> [Problem]: Below are the records; count how many of their lines carry "SELW" and give only the number.

══ Information provided ══

## src/rtl/arb_mux.sv

```systemverilog
// arb_mux: N-to-1 valid/ready arbiter-mux with fixed or round-robin
// grant feeding a single registered output slot.
module arb_mux #(
   parameter  int NUM_IN = 4,
   parameter  int WIDTH  = 1,
   localparam int SELW   = $clog2(NUM_IN)
) (
   input  logic                    clk,
   input  logic                    rst,
   input  logic [NUM_IN*WIDTH-1:0] in_data,
   input  logic [NUM_IN-1:0]       in_valid,
   output logic [NUM_IN-1:0]       in_ready,
   input  logic                    mode,
   input  logic [SELW-1:0]         sel,
   output logic [WIDTH-1:0]        out_data,
   output logic [SELW-1:0]         out_ch,
   output logic                    out_valid,
   input  logic                    out_ready
);

   logic              load;
   logic              gnt_ok;
   logic [SELW-1:0]   gnt;
   logic [SELW-1:0]   ptr;
   logic [SELW-1:0]   idx;
   logic [WIDTH-1:0]  gnt_data;
   int                pos;

   assign load = !out_valid || out_ready;

   // Round-robin scan runs from farthest to nearest so the
   // nearest valid channel after ptr is the last one written.
   always_comb begin
      gnt_ok = 1'b0;
      gnt    = '0;
      idx    = '0;
      pos    = 0;
      if (!mode) begin
         for (int i = 0; i < NUM_IN; i++) begin
            if (sel == SELW'(i) && in_valid[SELW'(i)]) begin
               gnt_ok = 1'b1;
               gnt    = SELW'(i);
            end
         end
      end else begin
         for (int k = NUM_IN; k >= 1; k--) begin
            pos = int'(ptr) + k;
            if (pos >= NUM_IN)
               pos = pos - NUM_IN;
            idx = SELW'(pos);
            if (in_valid[idx]) begin
               gnt_ok = 1'b1;
               gnt    = idx;
            end
         end
      end
   end

   always_comb begin
      gnt_data = '0;
      for (int i = 0; i < NUM_IN; i++) begin
         if (gnt == SELW'(i))
            gnt_data = in_data[i*WIDTH +: WIDTH];
      end
   end

   assign in_ready = (gnt_ok && load && !rst)
                   ? (NUM_IN'(1) << gnt)
                   : '0;

   always_ff @(posedge clk) begin
      if (rst) begin
         out_valid <= 1'b0;
         out_data  <= '0;
         out_ch    <= '0;
         ptr       <= SELW'(NUM_IN - 1);
      end else if (load) begin
         out_valid <= gnt_ok;
         if (gnt_ok) begin
            out_data <= gnt_data;
            out_ch   <= gnt;
            ptr      <= gnt;
         end
      end
   end

endmodule

```

## config.mk

```make
export PLATFORM = sky130hd
export DESIGN_NAME = arb_mux
export DESIGN_NICKNAME = d
export VERILOG_FILES = /design/src/rtl/arb_mux.sv
export SDC_FILE = /design/constraint.sdc
export NUM_CORES = 1
export LEC_CHECK = 0
export ABC_AREA = 0
export CAP_MARGIN = 20
export CORE_AREA = 2 2 39 41
export DETAILED_ROUTE_END_ITERATION = 12
export DIE_AREA = 0 0 41 43
export GPL_TIMING_DRIVEN = 0
export PLACE_DENSITY = 0.68
export SYNTH_ARGS = -nofsm -noshare
export SYNTH_HDL_FRONTEND = slang
export SYNTH_SLANG_ARGS = --single-unit
```

## constraint.sdc

```tcl
create_clock -name clk -period 5.1 [get_ports clk]
set_clock_uncertainty 0.2 [all_clocks]
set_input_delay 1.275 -clock clk [delete_from_list [all_inputs] [get_ports clk]]
set_output_delay 1.275 -clock clk [all_outputs]
set_load 0.02 [all_outputs]
```

==> results of run 1 <==
## kinds of logic after synthesis
kind of cell,count (synthesis),synth area share [%]
muxes,3,6.47
buffers and inverters,4,4.85
and+or+nand+nor,29,32.6
AOI/OAI and AO/OA,16,30.2
DFF,6,25.9
## registers in the layout, indices dropped and copies added, names as in the netlist
signal and flops:
out_ch 2, ptr 2, out_data 1, out_valid 1
## worst max path at each step
stage	start	endpoint	slack [ns]	cells past startpoint
floorplan	in_valid[1]	in_ready[0]	1.23	5
finish	mode	in_ready[0]	0.21	8
CTS	mode	in_ready[0]	0.19	8
detailed placement	mode	in_ready[0]	0.19	8
global route	mode	in_ready[0]	0.04	8
global placement	mode	in_ready[0]	0.22	8
## layer usage
metal	vias up	global-route usage (%)	part of all wire, %
met2	20	18.8	43
met4	0	12.0	2.9
li1	257	-	-
met3	4	2.09	8.6
met1	205	17.7	46
met5	-	0	0
## area by class of cell
type	instances	area, sq um	share of cell area, %
Buffer	1	11.3	1.59
Clock buffer	3	22.5	3.19
Inverter	3	11.3	1.59
Multi-Input combinational cell	48	322	45.5
Sequential cell	6	120	17.0
Tap cell	16	20.0	2.83
Timing Repair Buffer	20	200	28.3
## worst max-delay path, stage by stage
cell	delay, ns
clkdlybuf4s50_1	0.59
nor2b_1	0.10
nor2_1	0.17
o221ai_2	0.22
nor2_1	0.23
o21ai_1	0.12
nor2_1	0.11
clkdlybuf4s50_1	0.61
## report_power, final
group / internal (uW) / switching, uW
Combinational: 31.6 / 29.7
Sequential: 52.0 / 4.33
Clock: 26.7 / 18.0
Total: 110 / 52.1
## synth_stat cells, types with 2 or more instances
cell,count
inv_1,3
nor2b_1,3
o311ai_2,2
o22ai_1,2
nand2b_1,2
dfxtp_1,6
o21ai_0,2
nor2_1,10
mux2i_1,3
nand2_1,6
a21oi_1,2
## per-stage QoR
| step | instance area (sq um) | util (%) |
|---|---|---|
| 6_report | 707 | 51.1 |
| 3_3_place_gp | 684 | 49.5 |
| 4_1_cts | 707 | 51.1 |
| 5_1_grt | 707 | 51.1 |
| 3_5_place_dp | 684 | 49.5 |
| 2_1_floorplan | 464 | - |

═══

> [Exercise solution]: 11